┌──
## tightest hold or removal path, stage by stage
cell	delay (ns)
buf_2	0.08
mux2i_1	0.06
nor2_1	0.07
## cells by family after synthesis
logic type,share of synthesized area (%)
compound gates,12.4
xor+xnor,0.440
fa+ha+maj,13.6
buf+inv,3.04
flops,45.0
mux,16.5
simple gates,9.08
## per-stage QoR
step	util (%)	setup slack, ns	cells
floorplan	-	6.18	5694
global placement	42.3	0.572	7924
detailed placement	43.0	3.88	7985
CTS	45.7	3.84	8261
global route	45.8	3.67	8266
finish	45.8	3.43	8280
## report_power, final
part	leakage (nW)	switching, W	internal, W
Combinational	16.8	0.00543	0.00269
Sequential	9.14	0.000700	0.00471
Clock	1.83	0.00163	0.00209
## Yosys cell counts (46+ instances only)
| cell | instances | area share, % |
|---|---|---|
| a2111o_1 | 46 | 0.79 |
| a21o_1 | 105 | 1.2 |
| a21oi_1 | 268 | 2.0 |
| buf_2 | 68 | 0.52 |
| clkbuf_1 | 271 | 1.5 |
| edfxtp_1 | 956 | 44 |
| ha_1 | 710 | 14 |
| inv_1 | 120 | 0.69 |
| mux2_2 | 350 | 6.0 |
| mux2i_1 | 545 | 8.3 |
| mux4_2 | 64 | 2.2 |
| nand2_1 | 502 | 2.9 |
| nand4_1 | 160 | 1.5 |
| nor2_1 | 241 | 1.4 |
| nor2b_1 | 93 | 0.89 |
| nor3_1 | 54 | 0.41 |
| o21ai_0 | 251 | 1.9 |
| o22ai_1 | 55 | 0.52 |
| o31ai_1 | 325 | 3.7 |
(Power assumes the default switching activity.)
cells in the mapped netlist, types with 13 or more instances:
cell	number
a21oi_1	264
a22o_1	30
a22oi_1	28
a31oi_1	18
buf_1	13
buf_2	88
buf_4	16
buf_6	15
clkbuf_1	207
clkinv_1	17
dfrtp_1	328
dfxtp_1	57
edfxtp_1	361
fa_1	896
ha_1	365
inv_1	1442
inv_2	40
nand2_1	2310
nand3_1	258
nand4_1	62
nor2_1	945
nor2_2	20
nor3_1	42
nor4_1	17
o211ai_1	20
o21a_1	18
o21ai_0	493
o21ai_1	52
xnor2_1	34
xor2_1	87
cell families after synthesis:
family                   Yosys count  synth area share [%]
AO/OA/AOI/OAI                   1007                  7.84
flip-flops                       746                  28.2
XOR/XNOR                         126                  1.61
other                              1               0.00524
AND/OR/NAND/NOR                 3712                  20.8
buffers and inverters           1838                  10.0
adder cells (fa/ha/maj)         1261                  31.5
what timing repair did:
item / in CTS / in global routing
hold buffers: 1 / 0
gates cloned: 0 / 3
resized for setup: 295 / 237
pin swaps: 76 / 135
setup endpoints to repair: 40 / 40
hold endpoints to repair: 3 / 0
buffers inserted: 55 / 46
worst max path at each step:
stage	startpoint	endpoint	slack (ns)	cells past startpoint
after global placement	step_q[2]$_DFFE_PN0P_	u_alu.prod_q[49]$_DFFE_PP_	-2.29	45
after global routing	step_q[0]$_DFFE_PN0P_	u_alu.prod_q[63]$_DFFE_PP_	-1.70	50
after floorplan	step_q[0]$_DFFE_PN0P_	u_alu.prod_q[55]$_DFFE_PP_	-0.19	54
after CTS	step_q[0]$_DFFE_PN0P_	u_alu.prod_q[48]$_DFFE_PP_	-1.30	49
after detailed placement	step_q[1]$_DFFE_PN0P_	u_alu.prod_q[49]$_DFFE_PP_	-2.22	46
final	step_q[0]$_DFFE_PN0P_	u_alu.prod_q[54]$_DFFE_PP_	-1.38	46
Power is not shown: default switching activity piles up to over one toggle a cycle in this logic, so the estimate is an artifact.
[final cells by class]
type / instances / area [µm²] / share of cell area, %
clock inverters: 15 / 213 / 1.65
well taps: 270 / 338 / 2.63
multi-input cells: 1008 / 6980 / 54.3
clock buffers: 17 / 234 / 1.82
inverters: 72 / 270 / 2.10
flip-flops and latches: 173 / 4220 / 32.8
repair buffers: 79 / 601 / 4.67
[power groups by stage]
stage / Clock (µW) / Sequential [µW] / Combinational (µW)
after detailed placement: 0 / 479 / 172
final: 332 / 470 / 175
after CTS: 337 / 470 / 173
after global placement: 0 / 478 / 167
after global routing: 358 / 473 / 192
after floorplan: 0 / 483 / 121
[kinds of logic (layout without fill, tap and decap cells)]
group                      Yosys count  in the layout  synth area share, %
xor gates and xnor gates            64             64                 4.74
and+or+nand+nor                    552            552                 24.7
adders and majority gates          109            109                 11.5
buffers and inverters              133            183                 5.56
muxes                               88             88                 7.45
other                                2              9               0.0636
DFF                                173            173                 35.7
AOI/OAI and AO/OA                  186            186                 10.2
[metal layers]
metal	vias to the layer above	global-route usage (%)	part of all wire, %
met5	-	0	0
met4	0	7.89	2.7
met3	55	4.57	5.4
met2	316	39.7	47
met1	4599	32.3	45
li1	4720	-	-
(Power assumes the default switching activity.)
===== config.mk =====
export PLATFORM = sky130hd
export DESIGN_NAME = text_console_writer_core
export DESIGN_NICKNAME = d
export VERILOG_FILES = /design/src/rtl/core/tcw_pkg.sv /design/src/rtl/core/tcw_ram.sv /design/src/rtl/core/tcw_cursor.sv /design/src/rtl/core/tcw_sweep.sv /design/src/rtl/core/text_console_writer_core.sv
export SDC_FILE = /design/constraint.sdc
export NUM_CORES = 1
export LEC_CHECK = 0
export ABC_AREA = 1
export BUFFER_PORTS_ARGS = -buffer_cell sky130_fd_sc_hd__clkbuf_2
export CAP_MARGIN = 20
export CORE_UTILIZATION = 60
export CTS_BUF_LIST = sky130_fd_sc_hd__clkbuf_16
export DETAILED_ROUTE_END_ITERATION = 7
export GPL_TIMING_DRIVEN = 0
export PLACE_DENSITY = 0.9
export SYNTH_ARGS = -nofsm -noshare
export SYNTH_HDL_FRONTEND = slang
export SYNTH_SLANG_ARGS = --single-unit

===== constraint.sdc =====
create_clock -name clk -period 3.15 [get_ports clk]
set_clock_uncertainty 0.1 [all_clocks]
set_input_delay 0.1575 -clock clk [delete_from_list [all_inputs] [get_ports clk]]
set_output_delay 0.1575 -clock clk [all_outputs]
set_load 0.1 [all_outputs]

===== src/rtl/core/tcw_pkg.sv =====
// tcw_pkg: shared types, constants and helpers of the text console writer
// no dependencies; imported by every module of the core except tcw_ram

package tcw_pkg;

  // default screen geometry
  localparam int COLUMNS_DEF = 80;
  localparam int ROWS_DEF    = 25;

  // field widths
  localparam int MODE_W      = 2;
  localparam int CHAR_W      = 8;
  localparam int ATTR_W      = 8;
  localparam int CELL_W      = CHAR_W + ATTR_W;
  localparam int CURSOR_W    = 11;
  localparam int IN_TDATA_W  = 8;
  localparam int OUT_TDATA_W = 16;

  // operation codes carried in tuser
  localparam logic [MODE_W-1:0] MODE_PUT       = 2'd0;
  localparam logic [MODE_W-1:0] MODE_NEWLINE   = 2'd1;
  localparam logic [MODE_W-1:0] MODE_BACKSPACE = 2'd2;
  localparam logic [MODE_W-1:0] MODE_CLEAR     = 2'd3;

  // blank cell contents
  localparam logic [CHAR_W-1:0] BLANK_CHAR = 8'h20;
  localparam logic [ATTR_W-1:0] RESET_ATTR = 8'h07;

  // request from the cursor logic to the memory sweep engine
  typedef struct packed {
    logic scroll;
    logic clear;
  } sweep_req_t;

  // cell layout: attribute in the high byte, character in the low byte
  function automatic logic [CELL_W-1:0] make_cell(input logic [ATTR_W-1:0] attr,
                                                  input logic [CHAR_W-1:0] ch);
    make_cell = {attr, ch};
  endfunction

endpackage
**src/hw/rtl/rlavg_pkg.sv**
```systemverilog
// Shared package for the region luminance average unit.
// Holds field widths, register indexes, reset values and the luminance helper.
// No dependencies.
`default_nettype none

package rlavg_pkg;

  // Default sizing limits, handed to the top level parameters.
  localparam int MAX_REGION_DEFAULT = 64;
  localparam int MAX_FRAME_DEFAULT  = 4096;

  // Fixed field widths.
  localparam int COORD_W      = 12;
  localparam int PIX_W        = 8;
  localparam int AVG_W        = 8;
  localparam int FRAME_CFG_W  = 13;
  localparam int REGION_CFG_W = 7;
  localparam int CFG_DATA_W   = 13;
  localparam int CFG_IDX_W    = 2;

  // Configuration register indexes.
  localparam logic [CFG_IDX_W-1:0] REG_FRAME_WIDTH   = 2'd0;
  localparam logic [CFG_IDX_W-1:0] REG_FRAME_HEIGHT  = 2'd1;
  localparam logic [CFG_IDX_W-1:0] REG_REGION_WIDTH  = 2'd2;
  localparam logic [CFG_IDX_W-1:0] REG_REGION_HEIGHT = 2'd3;

  // Register values after reset.
  localparam logic [FRAME_CFG_W-1:0]  FRAME_WIDTH_RST   = 13'd640;
  localparam logic [FRAME_CFG_W-1:0]  FRAME_HEIGHT_RST  = 13'd480;
  localparam logic [REGION_CFG_W-1:0] REGION_WIDTH_RST  = 7'd8;
  localparam logic [REGION_CFG_W-1:0] REGION_HEIGHT_RST = 7'd8;

  // Divide by three of a value below 768: multiply by 683 and drop 11 bits.
  localparam int RGB_SUM_W  = 10;
  localparam int DIV3_MUL   = 683;
  localparam int DIV3_SHIFT = 11;
  localparam int DIV3_PROD_W = 20;

  // Entries in the queue between the accumulator and the divider.
  localparam int QUEUE_DEPTH = 4;

  // Luminance of one pixel: floor((r + g + b) / 3).
  function automatic logic [PIX_W-1:0] luma3(input logic [PIX_W-1:0] r,
                                              input logic [PIX_W-1:0] g,
                                              input logic [PIX_W-1:0] b);
    logic [RGB_SUM_W-1:0]   s;
    logic [DIV3_PROD_W-1:0] p;
    s = RGB_SUM_W'(r) + RGB_SUM_W'(g) + RGB_SUM_W'(b);
    p = DIV3_PROD_W'(s) * DIV3_PROD_W'(DIV3_MUL);
    return p[DIV3_SHIFT +: PIX_W];
  endfunction

endpackage

`default_nettype wire

```
**src/hw/rtl/rlavg_front.sv**
```systemverilog
// Front end of the region luminance average unit: configuration registers,
// region position counters and the luminance accumulator. Uses rlavg_pkg.
`default_nettype none

module rlavg_front import rlavg_pkg::*; #(
  parameter int MAX_REGION = MAX_REGION_DEFAULT,
  parameter int MAX_FRAME  = MAX_FRAME_DEFAULT,
  localparam int CNT_W = $clog2(MAX_REGION * MAX_REGION + 1),
  localparam int SUM_W = CNT_W + AVG_W
) (
  input  wire logic                  clk,
  input  wire logic                  rst,
  // Configuration writes
  input  wire logic                  cfg_we,
  input  wire logic [CFG_IDX_W-1:0]  cfg_index,
  input  wire logic [CFG_DATA_W-1:0] cfg_data,
  // Pixel beats
  input  wire logic                  in_valid,
  output logic                       in_stall,
  input  wire logic [COORD_W-1:0]    start_x,
  input  wire logic [COORD_W-1:0]    start_y,
  input  wire logic [PIX_W-1:0]      red,
  input  wire logic [PIX_W-1:0]      green,
  input  wire logic [PIX_W-1:0]      blue,
  // Finished region totals towards the queue
  input  wire logic                  q_full,
  output logic                       q_push,
  output logic [SUM_W-1:0]           q_sum,
  output logic [CNT_W-1:0]           q_count
);

  localparam int POS_W  = (MAX_REGION > 1) ? $clog2(MAX_REGION) : 1;
  localparam int RS_W   = ($clog2(MAX_REGION + 1) > REGION_CFG_W) ?
                          $clog2(MAX_REGION + 1) : REGION_CFG_W;
  localparam int FS_W   = ($clog2(MAX_FRAME + 1) > FRAME_CFG_W + 1) ?
                          $clog2(MAX_FRAME + 1) : FRAME_CFG_W + 1;

  logic [FRAME_CFG_W-1:0]  frame_width;
  logic [FRAME_CFG_W-1:0]  frame_height;
  logic [REGION_CFG_W-1:0] region_width;
  logic [REGION_CFG_W-1:0] region_height;

  logic [POS_W-1:0] column_count;
  logic [POS_W-1:0] row_count;
  logic [SUM_W-1:0] luminance_sum;
  logic [CNT_W-1:0] sample_count;

  logic [RS_W-1:0]  rw_ext, rh_ext, rw_eff, rh_eff;
  logic [RS_W-1:0]  col_inc, row_inc;
  logic [FS_W-1:0]  fw_ext, fh_ext, fw_eff, fh_eff;
  logic [FS_W-1:0]  pos_x, pos_y;
  logic             in_frame, col_wrap, row_wrap, accept;
  logic [PIX_W-1:0] luma;
  logic [SUM_W-1:0] luminance_sum_next;
  logic [CNT_W-1:0] sample_count_next;

  // Configuration register writes; indexes beyond the list are ignored.
  always_ff @(posedge clk) begin
    if (rst) begin
      frame_width   <= FRAME_WIDTH_RST;
      frame_height  <= FRAME_HEIGHT_RST;
      region_width  <= REGION_WIDTH_RST;
      region_height <= REGION_HEIGHT_RST;
    end else if (cfg_we) begin
      unique case (cfg_index)
        REG_FRAME_WIDTH:   frame_width   <= cfg_data[FRAME_CFG_W-1:0];
        REG_FRAME_HEIGHT:  frame_height  <= cfg_data[FRAME_CFG_W-1:0];
        REG_REGION_WIDTH:  region_width  <= cfg_data[REGION_CFG_W-1:0];
        REG_REGION_HEIGHT: region_height <= cfg_data[REGION_CFG_W-1:0];
        default: ;
      endcase
    end
  end

  // Effective sizes: region sizes clamp to one and the maximum, frame sizes
  // clamp to the maximum.
  always_comb begin
    rw_ext = RS_W'(region_width);
    rh_ext = RS_W'(region_height);
    fw_ext = FS_W'(frame_width);
    fh_ext = FS_W'(frame_height);
    if (rw_ext == '0)                     rw_eff = RS_W'(1);
    else if (rw_ext > RS_W'(MAX_REGION))  rw_eff = RS_W'(MAX_REGION);
    else                                  rw_eff = rw_ext;
    if (rh_ext == '0)                     rh_eff = RS_W'(1);
    else if (rh_ext > RS_W'(MAX_REGION))  rh_eff = RS_W'(MAX_REGION);
    else                                  rh_eff = rh_ext;
    fw_eff = (fw_ext > FS_W'(MAX_FRAME)) ? FS_W'(MAX_FRAME) : fw_ext;
    fh_eff = (fh_ext > FS_W'(MAX_FRAME)) ? FS_W'(MAX_FRAME) : fh_ext;
  end

  // Classify the current pixel and find the end of a row and of the region.
  always_comb begin
    pos_x    = FS_W'(start_x) + FS_W'(column_count);
    pos_y    = FS_W'(start_y) + FS_W'(row_count);
    in_frame = (pos_x < fw_eff) && (pos_y < fh_eff);
    col_inc  = RS_W'(column_count) + RS_W'(1);
    row_inc  = RS_W'(row_count) + RS_W'(1);
    col_wrap = !(col_inc < rw_eff);
    row_wrap = !(row_inc < rh_eff);
    luma     = luma3(red, green, blue);
    luminance_sum_next = luminance_sum;
    sample_count_next  = sample_count;
    if (in_frame) begin
      luminance_sum_next = luminance_sum + SUM_W'(luma);
      sample_count_next  = sample_count + CNT_W'(1);
    end
  end

  // Hold off pixels while the queue cannot take another region.
  assign in_stall = q_full;
  assign accept   = in_valid && !in_stall;

  assign q_push  = accept && col_wrap && row_wrap;
  assign q_sum   = luminance_sum_next;
  assign q_count = sample_count_next;

  // Position counters and accumulator.
  always_ff @(posedge clk) begin
    if (rst) begin
      column_count  <= '0;
      row_count     <= '0;
      luminance_sum <= '0;
      sample_count  <= '0;
    end else if (accept) begin
      if (!col_wrap) begin
        column_count  <= col_inc[POS_W-1:0];
        luminance_sum <= luminance_sum_next;
        sample_count  <= sample_count_next;
      end else if (!row_wrap) begin
        column_count  <= '0;
        row_count     <= row_inc[POS_W-1:0];
        luminance_sum <= luminance_sum_next;
        sample_count  <= sample_count_next;
      end else begin
        column_count  <= '0;
        row_count     <= '0;
        luminance_sum <= '0;
        sample_count  <= '0;
      end
    end
  end

endmodule

`default_nettype wire

```
**src/hw/rtl/rlavg_queue.sv**
```systemverilog
// Small register queue that carries finished region totals from the
// accumulator to the divider. Uses rlavg_pkg for its depth.
`default_nettype none

module rlavg_queue import rlavg_pkg::*; #(
  parameter int WIDTH = 8
) (
  input  wire logic             clk,
  input  wire logic             rst,
  input  wire logic             push,
  input  wire logic [WIDTH-1:0] wdata,
  input  wire logic             pop,
  output logic                  full,
  output logic                  nonempty,
  output logic [WIDTH-1:0]      rdata
);

  localparam int PTR_W = (QUEUE_DEPTH > 1) ? $clog2(QUEUE_DEPTH) : 1;
  localparam int OCC_W = $clog2(QUEUE_DEPTH + 1);

  logic [WIDTH-1:0] entries [QUEUE_DEPTH];
  logic [PTR_W-1:0] wr_ptr;
  logic [PTR_W-1:0] rd_ptr;
  logic [OCC_W-1:0] fill;
  logic             do_push, do_pop;

  assign full     = (fill == OCC_W'(QUEUE_DEPTH));
  assign nonempty = (fill != '0);
  assign rdata    = entries[rd_ptr];
  assign do_push  = push && !full;
  assign do_pop   = pop && nonempty;

  // Entry storage.
  always_ff @(posedge clk) begin
    if (do_push) begin
      entries[wr_ptr] <= wdata;
    end
  end

  // Pointers and fill level.
  always_ff @(posedge clk) begin
    if (rst) begin
      wr_ptr <= '0;
      rd_ptr <= '0;
      fill   <= '0;
    end else begin
      if (do_push) begin
        wr_ptr <= (wr_ptr == PTR_W'(QUEUE_DEPTH - 1)) ? '0 : wr_ptr + PTR_W'(1);
      end
      if (do_pop) begin
        rd_ptr <= (rd_ptr == PTR_W'(QUEUE_DEPTH - 1)) ? '0 : rd_ptr + PTR_W'(1);
      end
      if (do_push && !do_pop) begin
        fill <= fill + OCC_W'(1);
      end else if (do_pop && !do_push) begin
        fill <= fill - OCC_W'(1);
      end
    end
  end

endmodule

`default_nettype wire

```
**src/hw/rtl/rlavg_divider.sv**
```systemverilog
// Back end of the region luminance average unit: a restoring divider that
// finds one quotient bit a cycle, and the output register. Uses rlavg_pkg.
`default_nettype none

module rlavg_divider import rlavg_pkg::*; #(
  parameter int MAX_REGION = MAX_REGION_DEFAULT,
  localparam int CNT_W = $clog2(MAX_REGION * MAX_REGION + 1),
  localparam int SUM_W = CNT_W + AVG_W
) (
  input  wire logic             clk,
  input  wire logic             rst,
  // Region totals from the queue
  input  wire logic             q_nonempty,
  input  wire logic [SUM_W-1:0] q_sum,
  input  wire logic [CNT_W-1:0] q_count,
  output logic                  q_pop,
  // Result beats
  output logic                  out_valid,
  input  wire logic             out_stall,
  output logic [AVG_W-1:0]      average,
  output logic                  empty_res
);

  localparam int STEP_W = $clog2(AVG_W);

  localparam logic [1:0] S_IDLE = 2'd0;
  localparam logic [1:0] S_RUN  = 2'd1;
  localparam logic [1:0] S_DONE = 2'd2;

  logic [1:0]        state;
  logic [STEP_W-1:0] step;
  logic [SUM_W-1:0]  remainder;
  logic [CNT_W-1:0]  divisor;
  logic [AVG_W-1:0]  quotient;
  logic [SUM_W-1:0]  trial;
  logic              fits, out_free;

  // The quotient is below 256, so the divisor shifted by up to seven
  // places always fits the remainder width.
  assign trial    = SUM_W'(divisor) << step;
  assign fits     = (remainder >= trial);
  assign out_free = !out_valid || !out_stall;
  assign q_pop    = (state == S_IDLE) && q_nonempty;

  // Division sequencer.
  always_ff @(posedge clk) begin
    if (rst) begin
      state <= S_IDLE;
      step  <= '0;
    end else begin
      unique case (state)
        S_IDLE: begin
          if (q_nonempty) begin
            state <= S_RUN;
            step  <= STEP_W'(AVG_W - 1);
          end
        end
        S_RUN: begin
          if (step == '0) begin
            state <= S_DONE;
          end else begin
            step <= step - STEP_W'(1);
          end
        end
        S_DONE: begin
          if (out_free) begin
            state <= S_IDLE;
          end
        end
        default: state <= S_IDLE;
      endcase
    end
  end

  // Divider datapath: one quotient bit per cycle.
  always_ff @(posedge clk) begin
    if (state == S_IDLE && q_nonempty) begin
      remainder <= q_sum;
      divisor   <= q_count;
      quotient  <= '0;
    end else if (state == S_RUN && fits) begin
      remainder      <= remainder - trial;
      quotient[step] <= 1'b1;
    end
  end

  // Output register; an empty region reports zero with the empty flag.
  always_ff @(posedge clk) begin
    if (rst) begin
      out_valid <= 1'b0;
    end else if (state == S_DONE && out_free) begin
      out_valid <= 1'b1;
    end else if (!out_stall) begin
      out_valid <= 1'b0;
    end
  end

  always_ff @(posedge clk) begin
    if (state == S_DONE && out_free) begin
      empty_res <= (divisor == '0);
      average   <= (divisor == '0) ? '0 : quotient;
    end
  end

endmodule

`default_nettype wire

```
**src/hw/rtl/region_luminance_average_unit.sv**
```systemverilog
// Region luminance average unit. Pixels are taken one a cycle; the front end
// stalls only while its region queue is full. A region total passes through the
// queue and the divider, one quotient bit a cycle, to the output register. The
// divider takes no new region before then; the four-entry queue absorbs bursts.
// Reset restores the register defaults and clears counters, sums and queue.
`default_nettype none

module region_luminance_average_unit import rlavg_pkg::*; #(
  parameter int MAX_REGION = MAX_REGION_DEFAULT,
  parameter int MAX_FRAME  = MAX_FRAME_DEFAULT
) (
  input  wire logic                  clk,
  input  wire logic                  rst,
  // Configuration port
  input  wire logic                  cfg_we,
  input  wire logic [CFG_IDX_W-1:0]  cfg_index,
  input  wire logic [CFG_DATA_W-1:0] cfg_data,
  // Pixel channel
  input  wire logic                  in_valid,
  output logic                       in_stall,
  input  wire logic [COORD_W-1:0]    start_x,
  input  wire logic [COORD_W-1:0]    start_y,
  input  wire logic [PIX_W-1:0]      red,
  input  wire logic [PIX_W-1:0]      green,
  input  wire logic [PIX_W-1:0]      blue,
  // Result channel
  output logic                       out_valid,
  input  wire logic                  out_stall,
  output logic [AVG_W-1:0]           average,
  output logic                       empty_res
);

  localparam int CNT_W = $clog2(MAX_REGION * MAX_REGION + 1);
  localparam int SUM_W = CNT_W + AVG_W;

  logic             q_push, q_pop, q_full, q_nonempty;
  logic [SUM_W-1:0] push_sum, pop_sum;
  logic [CNT_W-1:0] push_count, pop_count;

  // Accumulator front end.
  rlavg_front #(
    .MAX_REGION (MAX_REGION),
    .MAX_FRAME  (MAX_FRAME)
  ) u_front (
    .clk       (clk),
    .rst       (rst),
    .cfg_we    (cfg_we),
    .cfg_index (cfg_index),
    .cfg_data  (cfg_data),
    .in_valid  (in_valid),
    .in_stall  (in_stall),
    .start_x   (start_x),
    .start_y   (start_y),
    .red       (red),
    .green     (green),
    .blue      (blue),
    .q_full    (q_full),
    .q_push    (q_push),
    .q_sum     (push_sum),
    .q_count   (push_count)
  );

  // Queue of finished region totals.
  rlavg_queue #(
    .WIDTH (SUM_W + CNT_W)
  ) u_queue (
    .clk      (clk),
    .rst      (rst),
    .push     (q_push),
    .wdata    ({push_sum, push_count}),
    .pop      (q_pop),
    .full     (q_full),
    .nonempty (q_nonempty),
    .rdata    ({pop_sum, pop_count})
  );

  // Divider back end.
  rlavg_divider #(
    .MAX_REGION (MAX_REGION)
  ) u_divider (
    .clk        (clk),
    .rst        (rst),
    .q_nonempty (q_nonempty),
    .q_sum      (pop_sum),
    .q_count    (pop_count),
    .q_pop      (q_pop),
    .out_valid  (out_valid),
    .out_stall  (out_stall),
    .average    (average),
    .empty_res  (empty_res)
  );

endmodule

`default_nettype wire

```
└──
### Work to complete
Determine how many lines of the records above hold the word "Yosys" and give the number with nothing added.

### Answer for the task
3